Studies in Murine Models
These findings suggested that it was logical to further dissect the role of RAGE in arterial injury. In rat models, however, the inability to use transgenic/knockout approaches limited this approach. Furthermore, direct studies in murine models would facilitate the testing of genetically RAGE-modified mice, thereby supporting the premise that the chief target of sRAGE was the receptor itself. Thus, to use murine models, acute femoral artery endothelial injury was induced according to a previously-established and validated model.⁵⁰ Guide wire-induced injury to the femoral artery was performed and the impact of both pharmacological and genetic modification of RAGE was tested. RAGE and its ligands, CML-AGEs and S100/calgranulins, were upregulated in the femoral vessel wall after injury, particularly in smooth muscle cells.⁵¹ On day 28 after injury, a dose-dependent decrease in intima/media (I/M) ratio was observed in mice treated with sRAGE versus vehicle (murine serum albumin).⁵¹ Importantly, homozygous RAGE–/– mice displayed decreased I/M ratio on day 28 after injury compared with littermate control animals subjected to arterial denudation (Figure 4a through 4c). Numbers of proliferating smooth muscle cells were significantly reduced in RAGE–/– mice versus controls.⁵¹

View larger version (16K): [in this window] [in a new window]   Figure 4. Homozygous RAGE (0) mice and transgenic mice expressing signaling deficient dominant negative (DN) RAGE in smooth muscle cells display decreased neointimal expansion consequent to acute arterial injury. Homozygous RAGE–/– mice (a to c) and transgenic mice expressing DN RAGE selectively in smooth muscle cells (driven by the SM22 alpha promoter) (d) and wild-type littermates were subjected to femoral artery guide wire injury. Intima/media ratio was determined on day 28 after injury (a, d). Von Gieson elastic stain was performed on a representative femoral artery section from a wild-type RAGE-bearing (b) and a RAGE–/– mouse (c). Scale bar: 50 µm.

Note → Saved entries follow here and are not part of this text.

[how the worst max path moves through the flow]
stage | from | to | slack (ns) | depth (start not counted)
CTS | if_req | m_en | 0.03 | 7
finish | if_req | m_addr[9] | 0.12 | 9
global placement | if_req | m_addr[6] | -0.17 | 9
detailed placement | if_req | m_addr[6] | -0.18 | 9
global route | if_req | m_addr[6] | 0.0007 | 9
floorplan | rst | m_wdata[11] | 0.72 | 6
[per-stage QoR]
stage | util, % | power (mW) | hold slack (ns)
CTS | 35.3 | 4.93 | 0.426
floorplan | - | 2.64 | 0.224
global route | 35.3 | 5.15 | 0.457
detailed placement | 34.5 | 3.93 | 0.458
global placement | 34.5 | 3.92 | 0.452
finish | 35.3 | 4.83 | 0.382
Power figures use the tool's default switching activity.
`config.mk`:
```
export PLATFORM = sky130hd
export DESIGN_NAME = output_buffer_writer
export DESIGN_NICKNAME = d
export VERILOG_FILES = /design/src/rtl/output_buffer_pkg.sv /design/src/rtl/output_buffer_writer_pos.sv /design/src/rtl/output_buffer_writer.sv
export SDC_FILE = /design/constraint.sdc
export NUM_CORES = 1
export LEC_CHECK = 0
export ABC_AREA = 1
export BUFFER_PORTS_ARGS = -buffer_cell sky130_fd_sc_hd__buf_4
export CAP_MARGIN = 40
export CORE_ASPECT_RATIO = 1.75
export CORE_MARGIN = 2
export CORE_UTILIZATION = 55
export DETAILED_ROUTE_END_ITERATION = 8
export PLACE_DENSITY = 0.78
export SKIP_CTS_REPAIR_TIMING = 1
export SLEW_MARGIN = 20
export SYNTH_ARGS = -nofsm -noshare
export SYNTH_HDL_FRONTEND = slang
export SYNTH_HIERARCHICAL = 1
export SYNTH_SLANG_ARGS = --single-unit
```
`constraint.sdc`:
```
create_clock -name clk -period 5.2 [get_ports clk]
set_clock_uncertainty 0.15 [all_clocks]
set_input_delay 0.52 -clock clk [delete_from_list [all_inputs] [get_ports clk]]
set_output_delay 0.52 -clock clk [all_outputs]
set_load 0.01 [all_outputs]
```
`src/rtl/output_buffer_pkg.sv`:
```
// Shared definitions for the 3x3 output buffer and its write-side companion.
// Holds the writer FSM state encoding and the padded-frame geometry helpers
// so that the buffer and the writer derive DEPTH/PAD_* identically.
package output_buffer_pkg;

  // Writer sequencing states
  typedef enum logic [1:0] {
    ST_IDLE = 2'd0,
    ST_RUN  = 2'd1,
    ST_FIN  = 2'd2
  } wr_state_t;

  // One-pixel zero border on each side
  function automatic int unsigned pad_dim(input int unsigned n);
    return n + 32'd2;
  endfunction

  // Element count of the zero-padded frame
  function automatic int unsigned buf_depth(input int unsigned in_width,
                                            input int unsigned in_height,
                                            input int unsigned channels);
    return pad_dim(in_width) * pad_dim(in_height) * channels;
  endfunction

  // Counter width that stays at least one bit for single-value ranges
  function automatic int unsigned cnt_width(input int unsigned n);
    return (n > 32'd1) ? $clog2(n) : 32'd1;
  endfunction

endpackage

```
`src/rtl/output_buffer_writer_pos.sv`:
```
// padded_pos_counter: walks the padded frame in row / col / channel order
// (channel innermost) alongside a linear address equal to the write count.
// Ports:
//   clk, rst_n  clock and async active-low reset
//   clear       zero all counters (takes priority over advance)
//   advance     step to the next position; wraps to 0 after the last one
//   addr        linear address of the current position
//   border_c    current position lies on the zero border (combinational)
//   last_c      current position is the final one of the frame (combinational)
module padded_pos_counter
  import output_buffer_pkg::*;
#(
  parameter int unsigned PAD_WIDTH  = 7,
  parameter int unsigned PAD_HEIGHT = 7,
  parameter int unsigned CHANNELS   = 3,
  parameter int unsigned ADDR_WIDTH = 8
) (
  input  logic                  clk,
  input  logic                  rst_n,
  input  logic                  clear,
  input  logic                  advance,
  output logic [ADDR_WIDTH-1:0] addr,
  output logic                  border_c,
  output logic                  last_c
);

  localparam int unsigned DEPTH = PAD_WIDTH * PAD_HEIGHT * CHANNELS;
  localparam int unsigned ROW_W = cnt_width(PAD_HEIGHT);
  localparam int unsigned COL_W = cnt_width(PAD_WIDTH);
  localparam int unsigned CH_W  = cnt_width(CHANNELS);

  logic [ROW_W-1:0] row;
  logic [COL_W-1:0] col;
  logic [CH_W-1:0]  ch;

  logic row_end_c;
  logic col_end_c;
  logic ch_end_c;

  assign row_end_c = (row == ROW_W'(PAD_HEIGHT - 1));
  assign col_end_c = (col == COL_W'(PAD_WIDTH - 1));
  assign ch_end_c  = (ch == CH_W'(CHANNELS - 1));

  assign border_c = (row == '0) || row_end_c || (col == '0) || col_end_c;
  assign last_c   = (addr == ADDR_WIDTH'(DEPTH - 1));

  // Nested counters plus linear address, all stepping on the same advance
  always_ff @(posedge clk or negedge rst_n) begin
    if (!rst_n) begin
      row  <= '0;
      col  <= '0;
      ch   <= '0;
      addr <= '0;
    end else if (clear) begin
      row  <= '0;
      col  <= '0;
      ch   <= '0;
      addr <= '0;
    end else if (advance) begin
      addr <= last_c ? '0 : addr + ADDR_WIDTH'(1);
      if (ch_end_c) begin
        ch <= '0;
        if (col_end_c) begin
          col <= '0;
          row <= row_end_c ? '0 : row + ROW_W'(1);
        end else begin
          col <= col + COL_W'(1);
        end
      end else begin
        ch <= ch + CH_W'(1);
      end
    end
  end

endmodule

```
`src/rtl/output_buffer_writer.sv`:
```
// output_buffer_writer: turns an unpadded raster stream (channels innermost)
// into one buffer write per padded-frame position. Border positions write 0
// with is_padding set and consume nothing; interior positions wait for a
// stream beat. Optional build macro OUTBUF_WR_RELU_EN clamps negative
// interior data to zero.
// Ports:
//   clk, rst_n   clock and async active-low reset
//   start        begin a frame when idle (ignored while busy)
//   in_data      signed stream element
//   in_valid     stream element valid
//   in_ready     writer accepts in_data this cycle (combinational, state only)
//   wr_en        buffer write strobe (registered)
//   wr_addr      buffer write address (registered)
//   wr_data      buffer write data (registered)
//   is_padding   current write is a border zero (registered)
//   busy         frame in progress (registered)
//   done         one-cycle frame-complete pulse (registered)
module output_buffer_writer
  import output_buffer_pkg::*;
#(
  parameter int unsigned DATA_WIDTH     = 8,
  parameter int unsigned OUT_CHANNELS   = 3,
  parameter int unsigned IN_WIDTH       = 5,
  parameter int unsigned IN_HEIGHT      = 5,
  localparam int unsigned PAD_WIDTH     = pad_dim(IN_WIDTH),
  localparam int unsigned PAD_HEIGHT    = pad_dim(IN_HEIGHT),
  localparam int unsigned DEPTH         = buf_depth(IN_WIDTH, IN_HEIGHT, OUT_CHANNELS),
  localparam int unsigned WR_ADDR_WIDTH = $clog2(DEPTH)
) (
  input  logic                     clk,
  input  logic                     rst_n,
  input  logic                     start,
  input  logic [DATA_WIDTH-1:0]    in_data,
  input  logic                     in_valid,
  output logic                     in_ready,
  output logic                     wr_en,
  output logic [WR_ADDR_WIDTH-1:0] wr_addr,
  output logic [DATA_WIDTH-1:0]    wr_data,
  output logic                     is_padding,
  output logic                     busy,
  output logic                     done
);

  wr_state_t state;
  wr_state_t state_nxt;

  logic                     advance_c;
  logic                     clear_c;
  logic [WR_ADDR_WIDTH-1:0] pos_addr;
  logic                     border_c;
  logic                     last_c;
  logic [DATA_WIDTH-1:0]    interior_data_c;

  padded_pos_counter #(
    .PAD_WIDTH  (PAD_WIDTH),
    .PAD_HEIGHT (PAD_HEIGHT),
    .CHANNELS   (OUT_CHANNELS),
    .ADDR_WIDTH (WR_ADDR_WIDTH)
  ) u_pos (
    .clk      (clk),
    .rst_n    (rst_n),
    .clear    (clear_c),
    .advance  (advance_c),
    .addr     (pos_addr),
    .border_c (border_c),
    .last_c   (last_c)
  );

  // Interior data path: optional ReLU on the signed element
`ifdef OUTBUF_WR_RELU_EN
  assign interior_data_c = in_data[DATA_WIDTH-1] ? '0 : in_data;
`else
  assign interior_data_c = in_data;
`endif

  // State register
  always_ff @(posedge clk or negedge rst_n) begin
    if (!rst_n) begin
      state <= ST_IDLE;
    end else begin
      state <= state_nxt;
    end
  end

  // Next state, handshake and position advance
  always_comb begin
    state_nxt = state;
    in_ready  = 1'b0;
    advance_c = 1'b0;
    clear_c   = 1'b0;
    case (state)
      ST_IDLE: begin
        if (start) begin
          state_nxt = ST_RUN;
          clear_c   = 1'b1;
        end
      end
      ST_RUN: begin
        // Border positions resolve on their own; interior ones need a beat
        in_ready  = !border_c;
        advance_c = border_c || in_valid;
        if (advance_c && last_c) begin
          state_nxt = ST_FIN;
        end
      end
      ST_FIN: begin
        state_nxt = ST_IDLE;
      end
      default: begin
        state_nxt = ST_IDLE;
      end
    endcase
  end

  // Registered write port and status; done lands the cycle after the last write
  always_ff @(posedge clk or negedge rst_n) begin
    if (!rst_n) begin
      wr_en      <= 1'b0;
      wr_addr    <= '0;
      wr_data    <= '0;
      is_padding <= 1'b0;
      busy       <= 1'b0;
      done       <= 1'b0;
    end else begin
      wr_en      <= advance_c;
      is_padding <= advance_c && border_c;
      if (advance_c) begin
        wr_addr <= pos_addr;
        wr_data <= border_c ? '0 : interior_data_c;
      end
      busy <= (state_nxt != ST_IDLE);
      done <= (state == ST_FIN);
    end
  end

endmodule

```
* Yosys cells after proc, flatten, opt, wreduce, memory -nomap -nowiden
Index checks and enable logic that the tools add are counted.
** Word-level totals
- Flip-flop bits (word level) :: 38
- Bits of input ports :: 12
- Output and inout bits :: 21
- Word-level logic and storage cells :: 60
** Operators by class
- Add/subtract/negate cells :: 4
- Eq/ne operators :: 6
- Multiplexer cells :: 23
- Reduce and logical (&&, ||, !) cells :: 16
** Operators by type and width (count)
- 8-bit two-way mux :: 4
- 3-bit two-way mux :: 9
- 2-bit two-way mux :: 5
- 8-bit by 1-bit adder with 8-bit output, second input constant :: 1
- 8-bit == test, second input constant :: 1
- 2-bit nonzero test :: 4
- 3-bit by 1-bit adder with 3-bit output, second input constant :: 2
- 3-bit == test, second input constant :: 2
- 3-bit logical NOT :: 2
- 2-bit == test, second input constant :: 2
- 1-bit logical OR :: 4
- 1-bit two-way mux :: 4
- 2-bit case mux with 2 select lines :: 1
- 3-bit AND reduction :: 1
- 2-bit by 1-bit adder with 2-bit output, second input constant :: 1
- 2-bit by 1-bit == test with 1-bit output, second input constant :: 1
- 1-bit logical AND :: 2
- 2-bit logical NOT :: 1
- 2-bit AND reduction :: 1
- 1-bit logical NOT :: 1

* Depth between registers and ports, before layout
- Depth in word-level cells :: 9
- Mapped depth :: 16
- Depth with buffers taken out :: 15

* By module
The synthesis kept the hierarchy.
** Modules (own cells, without submodules)
- padded_pos_counter :: times used 1, cells an instance 148, area an instance 1029.7 um^2, seq. area each 400.4 um^2
- output_buffer_writer :: times used 1, cells an instance 111, area an instance 950.9 um^2, seq. area each 550.5 um^2

* Least setup slack after synthesis
OpenSTA, ideal clock, no wires.
- Path type :: flip-flop to flip-flop
- From :: register u_pos.row[0]
- To :: register u_pos.row[2]
- Setup time :: 117 ps
- Arrival time :: 1807 ps
- Data required time :: 4933 ps
- Slack :: 3126 ps
- Cell stages (with the launch flop) :: 17
- Path buffers :: 1
- Clock period less this slack :: 2074 ps
- Cell sequence :: dfrtp_1 -> inv_1 -> nand3_1 -> inv_1 -> nor2_1 -> o221ai_1 -> inv_1 -> nand2_2 -> nand2_4 -> buf_6 -> inv_2 -> nor2_4 -> inv_2 -> nand3_2 -> nor2_1 -> nand2_1 -> nand2_1
** Between the ends
- Word-level cells in the longest chain between the ends :: 8
- Elaborated cells on any way between the ends :: 15
- Those cells by class :: add/sub (1); eq/ne (1); mux (6); reduce/logical (7)
** Ends and longest elaborated chain
- from (decl) :: RTL line output_buffer_writer_pos.sv:32 : logic [ROW_W-1:0] row;
- from (signal assigned) :: RTL line output_buffer_writer_pos.sv:65 : row <= row_end_c ? '0 : row + ROW_W'(1);
- 3-bit == test or 3-bit logical NOT (tied branches) :: RTL line output_buffer_writer_pos.sv:40, output_buffer_writer_pos.sv:44
- 1-bit logical OR * (3 in series) :: RTL line output_buffer_writer_pos.sv:44 : assign border_c = (row == '0) || row_end_c || (col == '0) || col_end_c;
- named net border_c :: RTL line output_buffer_writer.sv:50 : logic border_c;
- 1-bit logical OR * :: RTL line output_buffer_writer.sv:101 : advance_c = border_c || in_valid;
- 1-bit two-way mux * :: RTL line output_buffer_writer.sv:91 : case (state)
- named net advance_c :: RTL line output_buffer_writer.sv:47 : logic advance_c;
- 2-bit nonzero test (no line) *
- 3-bit AND reduction (no line) *
The timed path passes the listed nets; every way through them passes the cells marked *. The select of a mux whose other input is x is not followed.
A chain may end at the register's enable or synchronous reset.

* Worst setup path in the final report
- From :: register u_pos.col[0]
- To :: register u_pos.row[2]
** Between the ends
- Word-level cells in the longest chain between the ends :: 7
- Elaborated cells on any way between the ends :: 9
- Those cells by class :: eq/ne (1); mux (1); reduce/logical (7)
** Ends and longest elaborated chain
- from (decl) :: RTL line output_buffer_writer_pos.sv:33 : logic [COL_W-1:0] col;
- from (signal assigned) :: RTL line output_buffer_writer_pos.sv:67 : col <= col + COL_W'(1);
- 3-bit logical NOT :: RTL line output_buffer_writer_pos.sv:44
- 1-bit logical OR :: RTL line output_buffer_writer_pos.sv:44
- 1-bit logical OR * :: RTL line output_buffer_writer_pos.sv:44
- named net border_c :: RTL line output_buffer_writer.sv:50
- 1-bit logical OR * :: RTL line output_buffer_writer.sv:101
- 1-bit two-way mux * :: RTL line output_buffer_writer.sv:91
- named net advance_c :: RTL line output_buffer_writer.sv:47
- 2-bit nonzero test (no line) *
- 3-bit AND reduction (no line) *
The timed path passes the listed nets; every way through them passes the cells marked *.

==> flow_summary.json <==
{
  "status": "finished, final reports clean",
  "start_util": 0.583,
  "slew_headroom": 0.473,
  "area_delta_synth_final_pct": 17.6,
  "clockRootBuffer": "clkbuf_8",
  "fin_crit_sh": 0.545,
  "die_w_um": 49.4,
  "die-area_um2": 4120,
  "fmax_mhz": 353,
  "io_pins": 33,
  "cts_sinks": 38,
  "synth_seq_cells": 38,
  "grt_max_degree": 39,
  "drt_iter0_drc": 44,
  "syn-num-nets": 273,
  "fin_cells": 340,
  "syn_avg_cell_area_um2": 7.65,
  "critPathKind": "reg2reg",
  "critical_path.max_fanout": 18,
  "gr-usage-all-layers": 0.216,
  "fillCellCount": 288,
  "cp-start-kind": "flop",
  "cts_buffers": 5,
  "worstPathArrival_ns": 2.91,
  "clock_latency_ns": 0.28,
  "hp-class": "in2async",
  "cts.path.max_buffers": 2,
  "dpl_worst_slack_ns": 2.37,
  "grt_antenna_before_repair": 0,
  "dr.pass1.iters": 4,
  "htree_levels": 2,
  "multi_input_area_um2": 863,
  "rows": 28,
  "cts_tree": "yes",
  "cap_violations": 0,
  "final_area_um2": 2330,
  "synth_cell_type_count": 28,
  "placed_area_um2": 2250,
  "fp.dieH_um": 83.4,
  "fin_nets": 309,
  "drive_above_1_share": 0.193,
  "grt_first_pass_wirelength_mm": 6.88,
  "diodes": 0,
  "gp_congestion": 0.814,
  "hold_violations": 0,
  "clk_pin_slew_worst_paths_ns": 0.07,
  "vdd_drop_max_v": 0.000313,
  "grt_pass1_vias": 1606,
  "worst-r2r-cell-count": 12,
  "port_buffers": 32,
  "setup_ws_ns": 2.36,
  "p_total_mw": 1.27,
  "core-area_um2": 3400,
  "grt_overflow": 0,
  "dp.cells": 333,
  "leakage_nw": 1.32,
  "ys.warnings.count": 6,
  "finalCriticalPeriod_ns": 2.84,
  "finalSetupViolCount": 0,
  "ff2ff_setup_slack_ns": 2.36,
  "worst_pin_slew_ns": 0.791,
  "vias_per_cell": 5.01,
  "ant_nets": 0,
  "fin_setup_tns_ns": 0,
  "endpoint_kind": "flop",
  "num_vias": 1702,
  "rr_startpoint": "u_pos/col[0]",
  "cellPowerDensity_nw_per_um2": 546,
  "required_ns": 5.27,
  "hpwlAfterDp_mm": 3.01,
  "synth_area_um2": 1980,
  "reg2reg_to": "u_pos/row[2]",
  "drc": 0,
  "wire_per_inst_um": 11.8,
  "seq_area_um2": 951,
  "rsz0062_at_grt": "false",
  "slew_violations": 0,
  "yosysSeqAreaShare": 0.480,
  "wirelength_mm": 4.00,
  "syn_inst": 259
}
==> power breakdown <==
part / leakage (nW) / total, mW / internal (mW) / switching [mW]
registers: 0.483 / 0.508 / 0.409 / 0.0998
logic: 0.796 / 0.579 / 0.234 / 0.345
clock network: 0.0383 / 0.184 / 0.0922 / 0.0919
==> flip-flops by register name, summed over array words and instances, names as in the netlist <==
register,count
wr_en,1
state,2
wr_data,8
u_pos/col,3
is_padding,1
u_pos/addr,8
busy,1
done,1
u_pos/row,3
wr_addr,8
u_pos/ch,2
==> Yosys cell counts <==
cell type / n / area share
nor3_1: 1 / 0.0025
inv_4: 1 / 0.0032
inv_1: 31 / 0.059
nor2_8: 2 / 0.020
o21ai_1: 4 / 0.010
buf_4: 1 / 0.0038
dfrtp_1: 38 / 0.48
nand3_2: 1 / 0.0051
nand3_1: 23 / 0.058
a21oi_1: 1 / 0.0025
or2_1: 1 / 0.0032
nand3b_1: 1 / 0.0038
buf_6: 1 / 0.0057
o22ai_1: 1 / 0.0032
o221ai_1: 1 / 0.0044
o21ai_0: 2 / 0.0051
o21bai_2: 1 / 0.0057
nand2_2: 1 / 0.0032
nand4_1: 3 / 0.0095
ha_1: 2 / 0.013
o21ai_2: 2 / 0.0088
nand2_1: 92 / 0.17
nand2_4: 5 / 0.028
nor2_2: 1 / 0.0032
inv_2: 4 / 0.0076
nor2_1: 35 / 0.066
buf_2: 2 / 0.0051
nor2_4: 1 / 0.0057
==> worst max path at each step <==
stage | start | end | slack (ns) | cells after the start
after floorplan | u_pos/row[0] | u_pos/row[2] | 3.13 | 16
after global placement | u_pos/col[0] | u_pos/row[2] | 2.38 | 12
after detailed placement | u_pos/col[0] | u_pos/row[2] | 2.37 | 12
after CTS | u_pos/col[0] | u_pos/row[2] | 2.35 | 12
after global routing | u_pos/col[0] | u_pos/row[2] | 2.05 | 12
final | u_pos/col[0] | u_pos/row[2] | 2.36 | 12
==> layout make-up <==
cell class	count	share of cell area
Clock buffer	7	0.0328
Inverter	36	0.0591
Multi-Input combinational cell	181	0.371
Sequential cell	38	0.408
Tap cell	45	0.0242
Timing Repair Buffer	33	0.105
==> critical path: stages, from the launching register on <==
cell and delay (ns):
dfrtp_1 0.43, or2_1 0.25, o221ai_1 0.62, inv_1 0.16, nand2_2 0.30, nand2_4 0.20
inv_2 0.17, nor2_4 0.09, inv_2 0.11, nand3_2 0.10, nor2_1 0.10, nand2_1 0.06
nand2_1 0.05
==> stage by stage <==
stage               utilization  hold WS (ns)
floorplan                     -        0.0744
global placement          0.662         0.306
detailed placement        0.663         0.310
CTS                       0.686        0.0592
global route              0.686        0.0847
finish                    0.686        0.0409
==> layout by cell type (no fill, tap or decap), types with 4 or more instances in the layout <==
| cell | count |
|---|---|
| inv_2 | 4 |
| nand3_1 | 23 |
| inv_1 | 31 |
| nand2_4 | 5 |
| clkbuf_8 | 5 |
| nand2_1 | 92 |
| o21ai_1 | 4 |
| buf_4 | 32 |
| nor2_1 | 35 |
| dfrtp_1 | 38 |
==> kinds of logic after synthesis <==
logic type / share of synthesized area
AND/OR/NAND/NOR: 0.383
AO/OA/AOI/OAI: 0.0398
flip-flops: 0.480
buffers and inverters: 0.0840
adder cells (fa/ha/maj): 0.0126
==> layer usage <==
metal,GRT usage,share of wire,up-vias
li1,-,-,868
met1,0.224,0.38,775
met2,0.392,0.55,47
met3,0.0540,0.043,12
met4,0.101,0.027,0
met5,0,0,-
No activity file was read; power rests on OpenSTA's default activity.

As homozygous RAGE–/– mice do not express RAGE in any cell type, an additional strategy was used to specifically dissect the role of smooth muscle cell RAGE in modulating neointimal expansion on acute arterial injury. Previous studies showed that deletion of the cytosolic domain of RAGE imparted a dominant-negative (DN) effect; when wild-type RAGE-bearing vascular or mononuclear phagocyte-like cells were transfected with constructs encoding DN RAGE, a DN effect ensued on incubation with RAGE ligands such as S100B or CML-AGE.^3,9 Because smooth muscle cells were the principal RAGE-expressing cells in the expanding neointima,⁵¹ these concepts were tested in transgenic mice expressing DN RAGE specifically in smooth muscle cells driven by the SM22 promoter. Compared with wild-type littermates, transgenic SM22 DN RAGE mice subjected to arterial injury displayed a significant decrease in I/M ratio on day 28 (Figure 4d). Thus, these experiments provided further support for roles for RAGE in neointimal expansion. In addition to pharmacological blockade of RAGE, genetically modified RAGE mice (deletion or interruption of smooth muscle cell signal transduction) displayed decreased injury-triggered neointimal expansion.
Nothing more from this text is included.